在半导体激光诱导扩散实验中,用连续波CO2 10.6 μm激光聚焦后照射基片表面。为实现局部区域的选择扩散,激光光斑半径仅数十微米。要使曝光区温度达到扩散实验要求,必须使曝光区功率密度很高。另一方面,Si、InP等半导体材料对10.6 μm波长激光的吸收系数随温度的升高而增大,这导致实验时容易产生热致破坏,损伤基片。在分析热致破坏的产生机理后,提出了在聚焦激光束照射下,曝光区温度的数值计算方法。计算结果表明,在半导体基片初始温度为室温时,以恒定功率的激光束照射基片,曝光区温度不能稳定在扩散试验需要的温度范围。在此基础上,提出了预热基片及对曝光区温度进行实时控制等抑制热致破坏的方法,有效地克服了这一困难。这对于用激光微细加工制作出高性能的单片光电集成电路(OEICs)器件有重要意义。

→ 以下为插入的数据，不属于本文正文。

--- src/sv/dpu_pkg.sv ---
package dpu_pkg;

	// field widths
	localparam int DEPTH_W = 16;
	localparam int COORD_W = 24;
	localparam int COLOR_W = 8;
	localparam int DIM_CFG_W = 13;
	localparam int CENTER_W = 16;
	localparam int INV_W = 24;

	// fixed-point constants
	localparam int FRAC_BITS = 28;
	localparam int SAT_BIT = 52;
	localparam int RND_W = SAT_BIT - FRAC_BITS + 1;
	localparam logic [RND_W-1:0] COORD_POS_MAX = RND_W'(8388607);
	localparam logic [RND_W-1:0] COORD_NEG_MAX = RND_W'(8388608);
	localparam logic [COLOR_W-1:0] ALPHA_OPAQUE = 8'hFF;

	// decoupling queue
	localparam int FIFO_DEPTH = 4;

	// APB register map
	localparam int ADDR_W = 5;
	localparam int DATA_W = 32;
	localparam logic [2:0] REG_IMAGE_WIDTH = 3'd0;
	localparam logic [2:0] REG_IMAGE_HEIGHT = 3'd1;
	localparam logic [2:0] REG_CENTER_X = 3'd2;
	localparam logic [2:0] REG_CENTER_Y = 3'd3;
	localparam logic [2:0] REG_INV_FOCAL_X = 3'd4;
	localparam logic [2:0] REG_INV_FOCAL_Y = 3'd5;
	localparam logic [2:0] REG_COLOR_ENABLE = 3'd6;

	// reset values
	localparam logic [DIM_CFG_W-1:0] RST_IMAGE_WIDTH = 13'd640;
	localparam logic [DIM_CFG_W-1:0] RST_IMAGE_HEIGHT = 13'd480;
	localparam logic [CENTER_W-1:0] RST_CENTER_X = 16'd5120;
	localparam logic [CENTER_W-1:0] RST_CENTER_Y = 16'd3840;
	localparam logic [INV_W-1:0] RST_INV_FOCAL = 24'd31957;

	typedef struct packed {
		logic [DIM_CFG_W-1:0] image_width;
		logic [DIM_CFG_W-1:0] image_height;
		logic [CENTER_W-1:0] center_x;
		logic [CENTER_W-1:0] center_y;
		logic [INV_W-1:0] inv_focal_x;
		logic [INV_W-1:0] inv_focal_y;
		logic color_enable;
	} cfg_t;

	// classified pixel, as it leaves the front
	typedef struct packed {
		logic [DEPTH_W-1:0] depth;
		logic point_valid;
		logic [COLOR_W-1:0] red;
		logic [COLOR_W-1:0] green;
		logic [COLOR_W-1:0] blue;
		logic [COLOR_W-1:0] alpha;
		logic eof;
	} pix_t;

endpackage

--- src/sv/dpu_fifo.sv ---
module dpu_fifo #(
	parameter int W = 8
) (
	input  logic clk,
	input  logic arst_n,
	input  logic push,
	input  logic [W-1:0] wdata,
	output logic full,
	input  logic pop,
	output logic [W-1:0] rdata,
	output logic not_empty
);

	localparam int PTR_W = $clog2(dpu_pkg::FIFO_DEPTH);

	logic [W-1:0] slot_q [dpu_pkg::FIFO_DEPTH];
	logic [PTR_W-1:0] wptr_q;
	logic [PTR_W-1:0] rptr_q;
	logic [PTR_W:0] cnt_q;
	logic do_pop;

	assign full = (cnt_q == (PTR_W+1)'(dpu_pkg::FIFO_DEPTH));
	assign not_empty = (cnt_q != '0);
	assign do_pop = pop & not_empty;
	assign rdata = slot_q[rptr_q];

	// storage
	always_ff @(posedge clk) begin
		if (push) begin
			slot_q[wptr_q] <= wdata;
		end
	end

	// pointers and fill count
	always_ff @(posedge clk or negedge arst_n) begin
		if (!arst_n) begin
			wptr_q <= '0;
			rptr_q <= '0;
			cnt_q <= '0;
		end else begin
			if (push) begin
				wptr_q <= wptr_q + PTR_W'(1);
			end
			if (do_pop) begin
				rptr_q <= rptr_q + PTR_W'(1);
			end
			unique case ({push, do_pop})
				2'b10: cnt_q <= cnt_q + (PTR_W+1)'(1);
				2'b01: cnt_q <= cnt_q - (PTR_W+1)'(1);
				default: cnt_q <= cnt_q;
			endcase
		end
	end

endmodule

--- config.mk ---
export PLATFORM = sky130hd
export DESIGN_NAME = dpu_fifo
export DESIGN_NICKNAME = d
export VERILOG_FILES = /design/src/sv/dpu_pkg.sv /design/src/sv/dpu_fifo.sv
export SDC_FILE = /design/constraint.sdc
export NUM_CORES = 1
export LEC_CHECK = 0
export BUFFER_PORTS_ARGS = -buffer_cell sky130_fd_sc_hd__buf_4
export CORE_UTILIZATION = 55
export CTS_CLUSTER_SIZE = 14
export DETAILED_ROUTE_END_ITERATION = 16
export PLACE_DENSITY = 0.82
export SYNTH_ARGS = -nofsm -noshare
export SYNTH_HDL_FRONTEND = slang
export SYNTH_SLANG_ARGS = --single-unit
--- constraint.sdc ---
create_clock -name clk -period 2 [get_ports clk]
set_clock_uncertainty 0.2 [all_clocks]
set_input_delay 0.2 -clock clk [delete_from_list [all_inputs] [get_ports clk]]
set_output_delay 0.2 -clock clk [all_outputs]
set_load 0.02 [all_outputs]
==> metrics <==
Area Overhead vs Synth=27.14%; Starting Density=60.34%; port bufs=21; post-route cell area=0.001987 mm2; drt pass-1 iters=4; # diodes=0; clk buf depth=2; Post-Route Utilization=76.72%; DRT iter0 DRCs=23; DR vias/cell=5.342; status=completed; maxcap violations=0; vias in the first global route=875; Internal=between 1.5 and 2 mW; maximum clock rate=508.2 MHz; Gate power share=41.7%; Synth Register Bits=39; Placeable Area=0.002590 mm2; part of the cycle the worst path needs=98.40%; GRT met2 Usage=31.15%; synth top area cells=edfxtp_1 (61%), mux4_2 (12%), dfrtp_1 (11%); GR met3 Demand/Resource=5.386%; max-slew violations=0; die span in x=55.31 um; clock network power share=13.7%; pwr/cell area=between 1000 and 1500 mW/mm2; Mapped Cells=79; min cycle time layout=1.968 ns; Die ar.=0.003059 mm2; Vias=812; CP max FO=8; initial antenna violation count=0; Die Y=approximately 55 um; Post-Place Setup Slack=0.02504 ns; area post-placement=0.001762 mm2; most area-hungry cell type in the Yosys netlist=edfxtp_1; post-detail-place hpwl=between 1500 and 2000 um; WHS=roughly 0.11 ns; Rows=18; crit-path max cell delay=~0.5 ns; GRT Max-Usage Layer=met2; Leakage Power=0.7708 nW; Slowest-stage cell, CP=mux4_2; Slew headroom=69.73%; Worst Path Required=approximately 1.6 ns; TritonCTS buffer count=5; Yosys warnings=0; Max H-tree Level=2; Switching Share=32.80%; Final Hold Viols=0; clock sink count=39; worst vdd ir=0.001103 V; Setup-failing EPs final=0; WP data arrival=1.57 ns; Worst-path clk slew=around 0.10 ns; final worst slack=0.03210 ns; Routed wire per std cell=17.03 um; Seq pwr share=between 40 and 50%; total wire length=2589 um; CP Class=reg2out; largest net degree at the start of global routing=12; nets@finish=139; Routed Antenna Nets=0; Clock Latency Late Sink=approximately 0.33 ns; register area share after synthesis=72.70%; Critical Path Sink Type=primary output; Synth Net Count=97; HP Class=in2reg; root buf cell=clkbuf_4; total gr overflow=0; RSZ-0062 raised after global routing=true; fraction of layout cells with a size suffix above 1=roughly a third; I/O Pins=22; GRT met1 Usage=21.30%; first-pass GRT wire length=4084 um; Synth top area share=61.49%; Sw Pwr=0.8941 mW; GPL Wtd Cong=0.6298; Startpoint Class=flop; Residual DRC=0; Synth cell types=18; CTS tree=built; Total GRT Usage=18.97%; Netlist Area Pre-Place=0.001563 mm2; mean area per synthesized cell=19.78 um2; CP cell instances=buf_12 -> mux4_2 -> buf_6; Slew @ Worst Pin=approximately 0.45 ns
cell usage in the layout, fill, tap and decap left out, types with 2 or more instances in the layout:
cell type / Yosys / layout
xor2_1: 4 / 4
mux4_2: 8 / 8
clkbuf_4: 0 / 5
and2_1: 4 / 4
dlygate4sd3_1: 0 / 11
xnor2_1: 2 / 2
nand2_1: 2 / 2
edfxtp_1: 32 / 32
dfrtp_1: 7 / 7
buf_4: 0 / 17
ha_1: 5 / 4
clkbuf_1: 0 / 2
inv_1: 6 / 6
buf_6: 1 / 8
sequential cells by signal, indices dropped and copies added (netlist names):
name,flops
slot_q,32
cnt_q,3
rptr_q,2
wptr_q,2
worst max-delay path, delay by kind of cell (launching register included):
kind	cells	cell delay, ns
buffers and inverters	2	0.31
multiplexers	1	0.51
flip-flops	1	0.42
through the flow:
| step | power, mW | cells | TNS [ns] |
|---|---|---|---|
| 4_1_cts | 2.628 | 149 | 0 |
| 3_5_place_dp | 2.227 | 129 | 0 |
| 6_report | 2.726 | 152 | 0 |
| 5_1_grt | 2.875 | 152 | -0.1866 |
| 3_3_place_gp | 2.181 | 129 | 0 |
| 2_1_floorplan | 1.864 | 79 | 0 |
worst paths after layout:
path,to,startpoint,cells after the start,slack (ns)
max,rdata[1],rptr_q[0],3,0.03
min,rptr_q[0],pop,4,0.11
max reg2reg,cnt_q[2],cnt_q[0],7,0.09
min reg2reg,cnt_q[2],cnt_q[2],1,0.31
max in group asynchronous,wptr_q[1],arst_n,3,0.73
min in group asynchronous,cnt_q[1],arst_n,3,0.63
power groups by stage:
| stage | clock network (mW) | registers [mW] | logic [mW] |
|---|---|---|---|
| after floorplan | 0 | 1.17 | 0.698 |
| after global routing | 0.413 | 1.24 | 1.22 |
| final | 0.373 | 1.22 | 1.14 |
| after detailed placement | 0 | 1.24 | 0.986 |
| after CTS | 0.386 | 1.22 | 1.02 |
| after global placement | 0 | 1.23 | 0.954 |
cells in the mapped netlist:
master,number
and3_1,1
dfrtp_1,7
xor2_1,4
mux4_2,8
mux2i_1,1
ha_1,5
inv_1,6
o21ai_0,1
nand2_1,2
fa_1,1
o31a_1,1
or3_1,1
clkbuf_2,1
xnor2_1,2
edfxtp_1,32
buf_6,1
nor2_1,1
and2_1,4
cells by family (layout without fill, tap and decap cells):
logic type	Yosys count	in the layout	synth area share (%)
DFF	39	39	72.70
muxes	9	9	12.17
and+or+nand+nor	9	9	3.123
buffers and inverters	8	51	2.482
adders and majority gates	6	6	5.284
xor gates and xnor gates	6	6	3.363
AOI/OAI and AO/OA	2	2	0.8805
cell type report:
| cell class | count | area, um2 |
|---|---|---|
| fill | 146 | 603.1 |
| inverter | 6 | 22.52 |
| clock buffer | 7 | 45.04 |
| sequential | 39 | 1136 |
| timing repair buffer | 37 | 347.8 |
| multi-input combinational | 32 | 392.9 |
| clock inverter | 1 | 5.005 |
| tap | 30 | 37.54 |
per-layer routing:
| layer | routed length [um] | vias up |
|---|---|---|
| li1 | - | 380 |
| met1 | 1006 | 403 |
| met2 | 1390 | 19 |
| met3 | 97 | 10 |
| met4 | 94 | 0 |
| met5 | 0 | - |
repair_timing:
item,CTS,global route
resized for setup,0,10
pin swaps,0,3
setup endpoints to repair,8,9
hold endpoints to repair,41,0
hold buffers,11,0
buffers inserted,1,3
cloned,0,0
(Power assumes the default switching activity.)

In the experiment of 10.6 μm continuous wave CO2 laser induced diffusion, the substrate is irradiated by a focused laser beam. To realize selective diffusion in local region, the diameter of the laser beam spot on the surface of the semiconductor substrate is only about dozens of microns. Because temperature rise of the exposed region must meet the requirement of diffusion experiment, high power density of the incident laser beam is necessary. On the other hand, the 10.6 μm light absorption coefficient of semiconductors such as Si, InP increases with the rising of temperature. The above two factors can easily lead to a thermal runaway phenomenon. The mechanism of thermal runaway was analyzed, then a numerical method was proposed to calculate the relation between the temperature of the exposed region and the power density of the incident laser beam. When the semiconductor substrate is kept at room temperature before the laser irradiation, it is shown that the temperature of the exposed region cannot be induced steadily to the value required in the diffusion experiment by using irradiation of laser beam with constant power. This problem can be avoided by preheating the substrate and real-time controlling the temperature of the exposed region.